Si un curioso se hubiera asomado ayer a la web de la Generalitat, habría creído que el último apunte de la agenda de su presidente el lunes pasado era el cierre de los actos conmemorativos del 50 aniversario de la muerte de Pau Casals o quizá la firma de la reubicación del Hospital Clínic. Pero no fue así, Pere Aragonès tuvo un papel destacado --y quizá no demasiado publicitado, quizá porque ERC rechaza el papel de business friendly-- en la cena de gala de inauguración del Integrated System Europe (ISE), el salón del audiovisual que abrió sus puertas el martes en las instalaciones de Fira de Barcelona en Gran Vía.

El president explicó a los asistentes la importancia del sector audiovisual en Cataluña, donde mueve más de 7.500 millones de euros anuales y emplea a 37.000 personas. Aragonès y su consejero de Empresa estuvieron acompañados por el alcalde de Barcelona en el acto oficial que se desarrolló en el Convent dels Angels.

No se espera menos de la máxima autoridad de una comunidad autónoma, ayudar a la economía y a la creación de empleo. Poner toda la carne al asador.
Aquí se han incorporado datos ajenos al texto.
What follows belongs to an exercise in optimizing a design on an open flow for small area; a production flow would make more cautious choices. Function was checked by simulation only, so behaviour that the tests miss may differ from the original. Power figures rest on the tool's default switching activity, not on a simulated workload.

## Segway
module Segway(clk,RST_n,INERT_SS_n,INERT_MOSI,
              INERT_SCLK,INERT_MISO,A2D_SS_n,A2D_MOSI,A2D_SCLK,
              A2D_MISO,PWM_rev_rght,PWM_frwrd_rght,PWM_rev_lft,
              PWM_frwrd_lft,INT,RX);
  input clk,RST_n;
  input INERT_MISO;
  input A2D_MISO;
  input INT;
  input RX;
  output A2D_SS_n, INERT_SS_n;
  output A2D_MOSI, INERT_MOSI;
  output A2D_SCLK, INERT_SCLK;
  output PWM_rev_rght, PWM_frwrd_rght;
  output PWM_rev_lft, PWM_frwrd_lft;
  wire rst_n;
  wire [11:0] lft_ld, rght_ld;
  wire [10:0] lft_spd, rght_spd;
  wire lft_rev, rght_rev;
  wire rider_off, pwr_up, en_steer;
  wire vld;
  wire [15:0] ptch;
  wire [8:0] ld_cell_diff;
  wire [15:0] tmr;                       
  reset_synch iRST(.clk(clk),.RST_n(RST_n),.rst_n(rst_n));
  Auth_blk auth(.clk(clk), .rst_n(rst_n), .RX(RX), .rider_off(rider_off), .pwr_up(pwr_up));
  inert_intf inert(.clk(clk), .rst_n(rst_n), .tmr(tmr), .vld(vld), .ptch(ptch),
                   .SS_n(INERT_SS_n), .SCLK(INERT_SCLK), .MOSI(INERT_MOSI), .MISO(INERT_MISO), .INT(INT));
  balance_cntrl blctrl(.clk(clk), .rst_n(rst_n), .vld(vld), .ptch(ptch), .ld_cell_diff(ld_cell_diff),
                       .lft_spd(lft_spd), .lft_rev(lft_rev), .rght_spd(rght_spd), .rght_rev(rght_rev),
                       .rider_off(rider_off), .en_steer(en_steer), .pwr_up(pwr_up));
  steer_en steer(.clk(clk), .rst_n(rst_n), .lft_ld(lft_ld), .rght_ld(rght_ld),
                 .en_steer(en_steer), .rider_off(rider_off), .ld_cell_diff(ld_cell_diff));
  mtr_drv mtr(.clk(clk), .rst_n(rst_n), .tmr(tmr), .lft_spd(lft_spd), .lft_rev(lft_rev),
              .rght_spd(rght_spd), .rght_rev(rght_rev),
              .PWM_rev_lft(PWM_rev_lft), .PWM_frwrd_lft(PWM_frwrd_lft),
              .PWM_rev_rght(PWM_rev_rght), .PWM_frwrd_rght(PWM_frwrd_rght));
  A2D_intf A2D(.clk(clk), .rst_n(rst_n), .nxt(vld), .lft_ld(lft_ld), .rght_ld(rght_ld),
               .SS_n(A2D_SS_n), .SCLK(A2D_SCLK), .MOSI(A2D_MOSI), .MISO(A2D_MISO));
  ...
Size: ~1600 cells after synthesis, about 240 flip-flops, roughly 16 I/O pins, roughly 16000 um2 of cells after synthesis.
export LEC_CHECK = 0
export CAP_MARGIN = 20
export CORE_MARGIN = 2
export CORE_UTILIZATION = 60
export CTS_BUF_LIST = sky130_fd_sc_hd__clkbuf_8
export GPL_TIMING_DRIVEN = 0
export PLACE_DENSITY = 0.75
export SLEW_MARGIN = 20
create_clock -name core_clock -period 16.0 [get_ports {clk}]
standard.sh (not shown) runs the stock make flow with config.mk's settings and CLKGATE_MAP_FILE= SYNTH_SCRIPT=/design/flow/synth_recipe.tcl, a recipe that flattens the netlist after the stock synthesis.
==> flow/flow/run.sh <==
#!/bin/bash
# Standard layout flow; only the clock tree options differ: no dummy loads
# are added to balance the clock tree, and leaf buffers are clkbuf_8.
set -e
export CTS_ARGS="-sink_clustering_enable -repair_clock_nets -dont_use_dummy_load -buf_list sky130_fd_sc_hd__clkbuf_8 -sink_clustering_size 16 -sink_clustering_max_diameter 60"
bash standard.sh > standard.log 2>&1
The first run finished clean.
Edit:
==> flow/flow/run.sh (replaced) <==
#!/bin/bash
# Standard layout flow; only the clock tree options differ: no dummy loads
# are added to balance the clock tree, and leaf buffers are clkbuf_8.
set -e
export CTS_ARGS="-sink_clustering_enable -repair_clock_nets -dont_use_dummy_load -buf_list sky130_fd_sc_hd__clkbuf_8"
bash standard.sh > standard.log 2>&1
=> Final cell count increases by 0.76%; core utilization increases by 0.92 points; count of clock-buffer cells in the layout increases by 17; worst setup slack gets better by 0.10 ns; routed wire length barely changes; maximum frequency increases by 0.65%; clock power increases by 33%; first-iteration DRC count decreases by 11%.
Lo que sorprende es su papel en Fitur, una de las tres mayores ferias de turismo del mundo –tras la ITB de Berlín y la WTM de Londres-- que celebró su 44ª edición en Madrid justo una semana pasada. Ni el president ni el conseller del ramo se dignaron visitar las instalaciones de Ifema, como sí hicieron la inmensa mayoría de los responsables de las autonomías españolas. Palau envió al secretario del departamento de Empresa y a la directora general de Turismo. El sector supone el 12% del PIB catalán, o sea unos 33.000 millones anuales, y en julio pasado empleaba a medio millón de personas, el 13,5% de la población empleada.
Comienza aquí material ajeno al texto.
This is an optimization exercise on Yosys and OpenROAD, whose aim is small area, not a production implementation. Function was checked by simulation only, so behaviour that the tests miss may differ from the original.

**flow/design.v**
```verilog
`timescale 1ns / 1ps
module hvsync(clk, reset, data_enable, hsync, vsync, hpos, vpos);
input clk;
input reset;
output data_enable;
output reg hsync;
output reg vsync;
output reg [11:0] hpos;
output reg [11:0] vpos;
parameter HDISPLAY = 800;
parameter HFRONT = 210;
parameter HSPULSE = 23;
parameter HTOTAL = 1056;
parameter HBACK = HTOTAL - HDISPLAY - HFRONT - HSPULSE;  
parameter VDISPLAY = 480;
parameter VBOTTOM = 22;
parameter VSPULSE = 5;
parameter VTOTAL = 525;
parameter VTOP =  VTOTAL - VSPULSE - VBOTTOM - VDISPLAY;  
parameter HA_END = HDISPLAY - 1;
parameter HS_STA = HA_END + HFRONT;  
parameter HS_END = HS_STA + HSPULSE;  
parameter LINE = HTOTAL - 1;
parameter VA_END = VDISPLAY - 1;
parameter VS_STA = VA_END + VBOTTOM;  
parameter VS_END = VS_STA + VSPULSE;  
parameter SCREEN = VTOTAL - 1; 
always @(posedge clk)
begin
	hsync <= (hpos>= HS_STA && hpos< HS_END) ? 0 : 1;
	vsync <= (vpos>= VS_STA && vpos< VS_END) ? 0 : 1;
if(hpos >= LINE)
begin
	hpos<= 12'd0;
	vpos<= (vpos == SCREEN) ? 12'd0 : vpos + 12'd1;
end
else 
begin
	hpos <= hpos + 12'd1;
end
if(reset) begin
	hpos <= 12'd0;
	vpos <= 12'd0;
	hsync <= 1'b1;
	vsync <= 1'b1;
end
end
	assign data_enable = (hpos<= HA_END && vpos<= VA_END) ? 1 : 0;
endmodule
module PushButton_Debouncer(
    input clk,
    input reset,  
    input PB,   
    output reg PB_state,   
    output PB_down,   
    output PB_up    
);
parameter CNT_W = 8;
reg PB_sync_0;  always @(posedge clk) PB_sync_0 <= reset ? 1'b0 : ~PB;   
reg PB_sync_1;  always @(posedge clk) PB_sync_1 <= reset ? 1'b0 : PB_sync_0;
reg [CNT_W-1:0] PB_cnt;
wire PB_idle = (PB_state==PB_sync_1);
wire PB_cnt_max = &PB_cnt;	 
always @(posedge clk)
if(reset)
begin
    PB_cnt <= 0;
    PB_state <= 1'b0;
end
else if(PB_idle)
    PB_cnt <= 0;   
else
begin
    PB_cnt <= PB_cnt + 1'b1;   
    if(PB_cnt_max) PB_state <= ~PB_state;   
end
assign PB_down = ~PB_idle & PB_cnt_max & ~PB_state;
assign PB_up   = ~PB_idle & PB_cnt_max &  PB_state;
endmodule
module dec_to_7seg (out, in);
output [6:0] out;
input [11:0] in;
reg [6:0] out;
always @(*)
	case (in)
		0: out = 7'b1000000;
		1: out = 7'b1111001;
		2: out = 7'b0100100;
		3: out = 7'b0110000;
		4: out = 7'b0011001;
		5: out = 7'b0010010;
		6: out = 7'b0000010;
		7: out = 7'b1111000;
		8: out = 7'b0000000;
		9: out = 7'b0011000;
		default: out = 7'b1111111;
	endcase
endmodule
module sign_to_7seg (out, in);
output [6:0] out;
input [7:0] in;
reg [6:0] out;
always @(*)
	case (in)
		0: out = 7'b0111111;
		1: out = 7'b1111111;
		default: out = 7'b1111111;
	endcase
endmodule
module inp_handler(SW, GPIO_0, HEX0, HEX1, HEX2, HEX3, HEX4, HEX5, clk, reset, MTL2_R, MTL2_G, MTL2_B, MTL2_HSD,
MTL2_VSD);
input [3:0] SW;
input [35:0] GPIO_0;
output [6:0] HEX0;
output [6:0] HEX1;
output [6:0] HEX2;
output [6:0] HEX3;
output [6:0] HEX4;
output [6:0] HEX5;
input clk;
input reset;
output [7:0] MTL2_R;
output [7:0] MTL2_G;
output [7:0] MTL2_B;
output MTL2_HSD;
output MTL2_VSD;
reg [7:0] red, green, blue;
wire res=~reset;  
wire display_on;
wire [11:0] hpos;
wire [11:0] vpos;
wire clk25 = clk;
hvsync test(
	.clk(clk25),
	.reset(res),
	.data_enable(display_on),
	.hsync(MTL2_HSD),
	.vsync(MTL2_VSD),
	.hpos(hpos),
	.vpos(vpos)
);
reg graph;
integer curCoef;
integer shiftX;
localparam integer shiftY = 240;
localparam [11:0] t = 500;
reg signed [16:0] x;
reg signed [36:0] y;
reg signed [16:0] coefs [4:0];
integer i, j;
reg [11:0] nums [0:4];
wire pressed [35:0];
genvar gen;
reg signed [4:0] zoom;
reg [7:0] plus;  
generate
   for (gen = 0; gen < 36; gen = gen + 1) begin : debounce_loop
      PushButton_Debouncer dber(
			.clk(clk25),
			.reset(res),
			.PB(GPIO_0[gen]),
			.PB_up(pressed[gen])
		);
   end
	dec_to_7seg conv0 (
		.out(HEX0), 
		.in(nums[0])
	);
	dec_to_7seg conv1 (
		.out(HEX1), 
		.in(nums[1])
	);
	dec_to_7seg conv2 (
		.out(HEX2), 
		.in(nums[2])
	);
	dec_to_7seg conv3 (
		.out(HEX3), 
		.in(nums[3])
	);
	dec_to_7seg conv4 (
		.out(HEX4), 
		.in(nums[4])
	);
	sign_to_7seg sign_conv (
		.out(HEX5),
		.in(plus)
	);
endgenerate
reg signed [16:0] buff;
function reg signed [36:0] poly(input reg signed [16:0] x, a4, a3, a2, a1, a0);
    begin
        poly = ((((a4 * x + a3) * x) + a2) * x + a1)*x + a0; 
    end
endfunction
always @(posedge clk25) begin
	if (res) begin
	graph = 0;
	curCoef = 0;
	shiftX = 400;
	zoom = 1;
	plus <= 1;
	for (j = 0; j < 5; j=j+1) begin
		coefs[j] = 0;
		nums[j] = 0;
	end
	buff = 0;
	x <= 0;
	y <= 0;
	red <= 8'h00;
	green <= 8'h00;
	blue <= 8'h00;
	end
	else begin
	x <= (hpos - shiftX) / zoom;
	y <= shiftY - vpos;
	red <= 8'hcc;
	green <= 8'hcc;
	blue <= 8'hcc;
	if (pressed[33]) begin  
		coefs[curCoef] = nums[0] + nums[1] * 10 + nums[2] * 100 + nums[3] * 1000 + nums[4] * 10000;
		if (plus == 0) coefs[curCoef] = coefs[curCoef] * -1;
		graph = ~graph;
	end
	if (graph) begin
		if (pressed[34])  
			shiftX = shiftX + 10;
		if (pressed[35])  
			shiftX = shiftX - 10;	
		if ((x === 0 || y === 0) && display_on) begin
			red <= 8'h00;
			green <= 8'h00;
			blue <= 8'h00;
		end
		if (pressed[29] && zoom < 5)
			zoom = zoom * 2;
		else if (pressed[31] && zoom > 1)
			zoom = zoom / 2;
		if ((x % 10 === 0 && y > -4 && 4 > y))begin
			red <= 8'h00;
			green <= 8'h00;
			blue <= 8'h00;
		end
		if ((x % 100 === 0 && y > -10 && 10 > y))begin
			red <= 8'h00;
			green <= 8'h00;
			blue <= 8'h00;
		end
		if ((y % 10 === 0 && x > -4 && 4 > x))begin
			red <= 8'h00;
			green <= 8'h00;
			blue <= 8'h00;
		end
		if ((y % 100 === 0 && x > -10 && 10 > x))begin
			red <= 8'h00;
			green <= 8'h00;
			blue <= 8'h00;
		end
		if ((y >= poly(x, coefs[4], coefs[3], coefs[2], coefs[1], coefs[0]) 
				&& poly(x + 1, coefs[4], coefs[3], coefs[2], coefs[1], coefs[0]) >= y)
				||	 (poly(x, coefs[4], coefs[3], coefs[2], coefs[1], coefs[0]) >= y 
				&& y >= poly(x + 1, coefs[4], coefs[3], coefs[2], coefs[1], coefs[0]))) begin
					red <= 8'hcc;
					green <= 8'h00;
					blue <= 8'h00;
		end
	end
	else begin
		if (pressed[30]) begin  
			if (plus == 0) begin plus <= 1; end
			else begin plus <= 0; end
		end
		if (pressed[34] && curCoef > 0) begin  
			coefs[curCoef] = nums[0] + nums[1] * 10 + nums[2] * 100 + nums[3] * 1000 + nums[4] * 10000;  
			if (plus == 0) coefs[curCoef] = coefs[curCoef] * -1;  
			curCoef = curCoef - 1;  
			buff = coefs[curCoef];
			if (buff < 0) begin
				plus <= 0;
				buff = buff * -1;
			end
			else begin  
				plus <= 1;
			end
			nums[0] = buff % 10;
			buff = buff / 10;
			nums[1] = buff % 10;
			buff = buff / 10;
			nums[2] = buff % 10;
			buff = buff / 10;
			nums[3] = buff % 10;
			buff = buff / 10;
			nums[4] = buff % 10;
		end
		else if (pressed[35] && curCoef < 4) begin  
			coefs[curCoef] = nums[0] + nums[1] * 10 + nums[2] * 100 + nums[3] * 1000 + nums[4] * 10000;
			if (plus == 0) coefs[curCoef] = coefs[curCoef] * -1;
			curCoef = curCoef + 1;
			buff = coefs[curCoef];
			if (buff < 0) begin
				plus <= 0;
				buff = buff * -1;
			end
			else begin  
				plus <= 1;
			end
			nums[0] = buff % 10;
			buff = buff / 10;
			nums[1] = buff % 10;
			buff = buff / 10;
			nums[2] = buff % 10;
			buff = buff / 10;
			nums[3] = buff % 10;
			buff = buff / 10;
			nums[4] = buff % 10;
		end
		else if (hpos < t) begin
			red <= 8'h00;
			green <= 8'hcc;
			blue <= 8'h00;
		end
		else begin
			red <= 8'hcc;
			green <= 8'hcc;
			blue <= 8'hcc;
		end
		for (i = 0; i < 5; i=i+1) begin  
			if (hpos >= 20 + i*80 && vpos >= 20 &&
				56 + i*80 >= hpos && 80 >= vpos && display_on) begin
				red <= 8'h00;
				green <= 8'h00;
				blue <= 8'h00;
			end
		end
		if (hpos >= 20 + curCoef*80 && vpos >= 20 &&  
			56 + curCoef*80 >= hpos && 80 >= vpos && display_on) begin
			red <= 8'hcc;
			green <= 8'h00;
			blue <= 8'h00;
		end
		for (i = 0; i < 5; i=i+1) begin  
			if (i == 0) begin  
				if (hpos >= 32 + i*80 && vpos >= 32 &&
					44 + i*80 >= hpos && 68 >= vpos && display_on) begin
					red <= 8'h00;
					green <= 8'hcc;
					blue <= 8'h00;
				end
			end
			if (i == 1) begin  
				if (hpos >= 20 + i*80 && vpos >= 20 &&
					32 + i*80 >= hpos && 80 >= vpos && display_on) begin
					red <= 8'h00;
					green <= 8'hcc;
					blue <= 8'h00;
				end
				if (hpos >= 44 + i*80 && vpos >= 20 &&
					56 + i*80 >= hpos && 80 >= vpos && display_on) begin
					red <= 8'h00;
					green <= 8'hcc;
					blue <= 8'h00;
				end
			end
			if (i == 2) begin  
				if (hpos >= 20 + i*80 && vpos >= 32 &&
					44 + i*80 >= hpos && 44 >= vpos && display_on) begin
					red <= 8'h00;
					green <= 8'hcc;
					blue <= 8'h00;
				end
				if (hpos >= 32 + i*80 && vpos >= 56 &&
					68 + i*80 >= hpos && 68 >= vpos && display_on) begin
					red <= 8'h00;
					green <= 8'hcc;
					blue <= 8'h00;
				end
			end
			if (i == 3) begin  
				if (hpos >= 20 + i*80 && vpos >= 32 &&
					44 + i*80 >= hpos && 44 >= vpos && display_on) begin
					red <= 8'h00;
					green <= 8'hcc;
					blue <= 8'h00;
				end
				if (hpos >= 20 + i*80 && vpos >= 56 &&
					44 + i*80 >= hpos && 68 >= vpos && display_on) begin
					red <= 8'h00;
					green <= 8'hcc;
					blue <= 8'h00;
				end
			end
			if (i == 4) begin  
				if (hpos >= 32 + i*80 && vpos >= 20 &&
					44 + i*80 >= hpos && 44 >= vpos && display_on) begin
					red <= 8'h00;
					green <= 8'hcc;
					blue <= 8'h00;
				end
				if (hpos >= 20 + i*80 && vpos >= 56 &&
					44 + i*80 >= hpos && 80 >= vpos && display_on) begin
					red <= 8'h00;
					green <= 8'hcc;
					blue <= 8'h00;
				end
			end
		end
		if (pressed[32]) begin  
			nums[0] = nums[1];
			nums[1] = nums[2];
			nums[2] = nums[3];
			nums[3] = nums[4];
			nums[4] = 0;
		end
		if (nums[4] != 0) begin
		end
		else begin  
			if (pressed[0]) begin
				nums[4] = nums[3];
				nums[3] = nums[2];
				nums[2] = nums[1];
				nums[1] = nums[0];
				nums[0] = 0;
			end
			else if (pressed[1]) begin
				nums[4] = nums[3];
				nums[3] = nums[2];
				nums[2] = nums[1];
				nums[1] = nums[0];
				nums[0] = 1;
			end
			else if (pressed[2]) begin
				nums[4] = nums[3];
				nums[3] = nums[2];
				nums[2] = nums[1];
				nums[1] = nums[0];
				nums[0] = 2;
			end
			else if (pressed[3]) begin
				nums[4] = nums[3];
				nums[3] = nums[2];
				nums[2] = nums[1];
				nums[1] = nums[0];
				nums[0] = 3;
			end
			else if (pressed[4]) begin
				nums[4] = nums[3];
				nums[3] = nums[2];
				nums[2] = nums[1];
				nums[1] = nums[0];
				nums[0] = 4;
			end
			else if (pressed[5]) begin
				nums[4] = nums[3];
				nums[3] = nums[2];
				nums[2] = nums[1];
				nums[1] = nums[0];
				nums[0] = 5;
			end
			else if (pressed[6]) begin
				nums[4] = nums[3];
				nums[3] = nums[2];
				nums[2] = nums[1];
				nums[1] = nums[0];
				nums[0] = 6;
			end
			else if (pressed[7]) begin
				nums[4] = nums[3];
				nums[3] = nums[2];
				nums[2] = nums[1];
				nums[1] = nums[0];
				nums[0] = 7;
			end
			else if (pressed[8]) begin
				nums[4] = nums[3];
				nums[3] = nums[2];
				nums[2] = nums[1];
				nums[1] = nums[0];
				nums[0] = 8;
			end
			else if (pressed[9]) begin
				nums[4] = nums[3];
				nums[3] = nums[2];
				nums[2] = nums[1];
				nums[1] = nums[0];
				nums[0] = 9;
			end
		end
	end
	end
end
assign MTL2_R=red;
assign MTL2_G=green;
assign MTL2_B=blue;
endmodule
```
Los representantes de la Generalitat conocen el peso del negocio: presumieron de que el 20% de los extranjeros que pasaron sus vacaciones en España en 2023 lo hicieron en Cataluña, cuyos ingresos por visitantes internaciones crecieron un 27% sobre el año anterior.
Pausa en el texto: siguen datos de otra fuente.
This is an optimization exercise on Yosys and OpenROAD, whose aim is small area, not a production implementation.
At most, simulation tests tie the RTL to the original design; equivalence was not proved.
For run 1, only the layout was checked, not whether the RTL still works.

==> flow/design.v (outline; a module is shown in full before it is edited, if it fits) <==
// module idct_dot_col: 2057 lines
// module idct_dot_row: 1066 lines
// module idct_addsub: 125 lines
// module idct_fa: 6 lines
// module idct_ha: 6 lines
// module myidct_less_lut: 129 lines
module myidct_less_lut(clk, rst, start, dct_2d, idct_2d, rdy);
  // ...
==> flow/run.sh <==
#!/bin/bash
# synth_recipe.tcl (not shown) runs the flow's synth.tcl, then flattens the netlist and writes it again
# the make line also repeats each setting of config.mk as NAME=value (left out here)
make -C /OpenROAD-flow-scripts/flow DESIGN_CONFIG=/design/flow/config.mk WORK_HOME=/design/flow/orfs CLKGATE_MAP_FILE= SYNTH_SCRIPT=/design/flow/synth_recipe.tcl finish
==> flow/config.mk <==
export PLATFORM = sky130hd
export DESIGN_NAME = myidct_less_lut
export DESIGN_NICKNAME = myidct_less_lut
export VERILOG_FILES = /design/flow/design.v
export SDC_FILE = /design/flow/constraint.sdc
export NUM_CORES = 8
export LEC_CHECK = 0
export CAP_MARGIN = 20
export CORE_MARGIN = 2
export CORE_UTILIZATION = 65
export CTS_BUF_LIST = sky130_fd_sc_hd__clkbuf_4 sky130_fd_sc_hd__clkbuf_8
export PLACE_DENSITY = 0.72
export SLEW_MARGIN = 20
export SYNTH_HIERARCHICAL = 1
export SYNTH_MINIMUM_KEEP_SIZE = 0
==> flow/constraint.sdc <==
create_clock -name core_clock -period 15.0 [get_ports {clk}]
set_input_delay 3.0000 -clock core_clock [delete_from_list [all_inputs] [get_ports {clk}]]
set_output_delay 3.0000 -clock core_clock [all_outputs]
set_load 0.01 [all_outputs]
==> summary.txt, run 1 <==
outcome failed layout checks; Blocking Checks negative setup slack; startpoint-to-endpoint class of the critical path reg2reg; sequential cells between 1,500 and 2,000; final critical-path setup slack -0.538 ns; launching instance or port of the critical path pos[1]; die footprint 0.166 mm2; R2R Path End o[3][26]; n_diodes 4; area added between synthesis and finish 7.76%; Placed Instances 8,114; xor and xnor fraction of the mapped netlist area less than 1%; vias in the first global route a little under 60,000; biggest regs xs (768), xin (756), ysr (196); global router's overall resource usage 34.3%; area of the core region about 0.16 mm2; fill cell count around 10,000; mean routed wirelength per cell 32.4 um; share of final layout cell area taken by non-clock buffers about 1.2%; hold path startpoint ysr[0][23]; cts bufs inserted between 300 and 400; Port-buffer cells 23; global-route wire length before repair around 400 mm; cell repeated most along the worst path sky130_fd_sc_hd__fa_2; Buffers & Inverters on Critical Path 4; number of I/O pins 24; mux cell area share after synthesis under 10%; main area contributors after synthesis sky130_fd_sc_hd__edfxtp_1 56%, sky130_fd_sc_hd__fa_1 27%, sky130_fd_sc_hd__ha_1 1.6%; root buffer cell sky130_fd_sc_hd__clkbuf_8; final-report setup violation count 6; category of the worst setup path capture point register; worst hold path class reg2reg; relative slew slack 18.8%; total routed wirelength between 200 and 300 mm; H-tree levels 5; met3 Track Usage GR 5.43%; Fmax 0.0644 GHz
También es cierto que la Generalitat alardea de sus progresos en la redefinición de la industria turística, pero cuando se refiere a la industria persiste en los números, en el volumen, como siempre se ha hecho en España. Nada sobre los verdaderos retos de futuro, como la saturación, la convivencia y la transformación de las grandes ciudades en lugares inhóspitos. Su discurso huele a naftalina y a falta de proyecto.

El desdén a Fitur tiene que ver con el hecho de que se celebra en Madrid y probablemente esconde una velada acusación a Ifema de haber robado una feria que por algún tipo de derecho no escrito pertenecía a Barcelona, que vio nacer el primer certamen casi especializado –el Salón del Viaje, el Deporte y el Turismo-- en 1960, pero que lo dejó escapar.

Olvidan que el despegue de la cita madrileña se produjo en los años en que la Generalitat guerreaba a muerte con el Ayuntamiento de Barcelona para evitar el protagonismo de Pasqual Maragall en la expansión de la actividad ferial; o sea, en la economía catalana.

Y olvidan también a los empresarios que acuden a esos encuentros –-se celebren donde se celebren-- para abrir nuevos mercados y ganar más dinero con la aspiración de trabajar en el marco de una política inspirada en la razón y el bien común.

Qué deben pensar estos empresarios cuando frente a problemas como la endémica falta de personal, el descontento vecinal, la inflación, el cambio climático, la sequía o la imprescindible y continua puesta al día de sus inversiones se ven desacompañados por quienes administran sus impuestos y elaboran los marcos normativos. Gentes que persisten y anteponen el amateurismo a la política de verdad.